Just like multiple layer neural networks (NN):
Input1 => L1 => L2 => ... => Ln => Output1. The special aspect of deep learning is to let
Output1 equal to
Input1. As a result, we can get the error of
Output1. Then, we can try to use backpropagation (BP) to train our model to minimize the error. When it is complete, all layers' output is the internal feature representations from edge to partial of object to full object. This made deep learning so fancy. This concept is illustrated by this picture:
Now, back to convolutional neural networks (CNN). CNN use convolution to extract features and try to learn all filters by BP. I do not see CNN generate the output similar to the input pictures. It is just convolution and pooling and so on to become very small pixel fractions, called basis.
How CNN use deep learning concept in its implementation? Why BP can train CNN model to the correct internal features of all layers?
Deep learning is a generic term that refers to the fact that a deep neural network has at least one hidden layer.
First, mind that deep learning is a buzz term. There is not even a consensus of a formal definition in the research community. A discussion of the term does not lead anywhere, really. It's just a word.
That being said, convolutional nets are deep because they rely on multiple layers of feature extraction, as you said. They extract features from the input to predict an outcome.
What you refer to is a "generative" approach, i.e. the features are used to create the observation (a picture, not a class label). That is what made deep learning popular, but it is in no way limited to that.

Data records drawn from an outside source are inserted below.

**config.mk**
```make
export PLATFORM = sky130hd
export DESIGN_NAME = port_pump
export DESIGN_NICKNAME = d
export VERILOG_FILES = /design/src/rtl/pump_pkg.sv /design/src/rtl/pump_fifo.sv /design/src/rtl/pump_ctrl.sv /design/src/rtl/port_pump.sv
export SDC_FILE = /design/constraint.sdc
export NUM_CORES = 1
export LEC_CHECK = 0
export BUFFER_PORTS_ARGS = -buffer_cell sky130_fd_sc_hd__buf_2
export CORE_ASPECT_RATIO = 0.5
export CORE_MARGIN = 3
export CORE_UTILIZATION = 58
export DETAILED_ROUTE_END_ITERATION = 8
export GPL_ROUTABILITY_DRIVEN = 0
export PLACE_DENSITY = 0.86
export RECOVER_POWER = 50
export SYNTH_ARGS = -nofsm -noshare
export SYNTH_HDL_FRONTEND = slang
export SYNTH_HIERARCHICAL = 1
export SYNTH_SLANG_ARGS = --single-unit
```
**constraint.sdc**
```tcl
create_clock -name clk -period 5.1 [get_ports clk]
set_input_delay 1.02 -clock clk [delete_from_list [all_inputs] [get_ports clk]]
set_output_delay 1.02 -clock clk [all_outputs]
set_load 0.01 [all_outputs]
```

The deep learning is an approach where you have a lot of relatively simple layers. You increase learning capabilities by increasing the number of layers, as opposed to increased complexity of layers. You could for instance come up with very fancy output functions, maybe nonlinear functions of inputs or complicated connections. Instead you stick with simple things like ReLU and liner combination and softmax, but stack a lot of layers one on top of other. That's why CNN perfectly fits into this very generic and rather vague definition of deep learning. Look at CNN's components, they are usually very simple MAX, convolutions etc.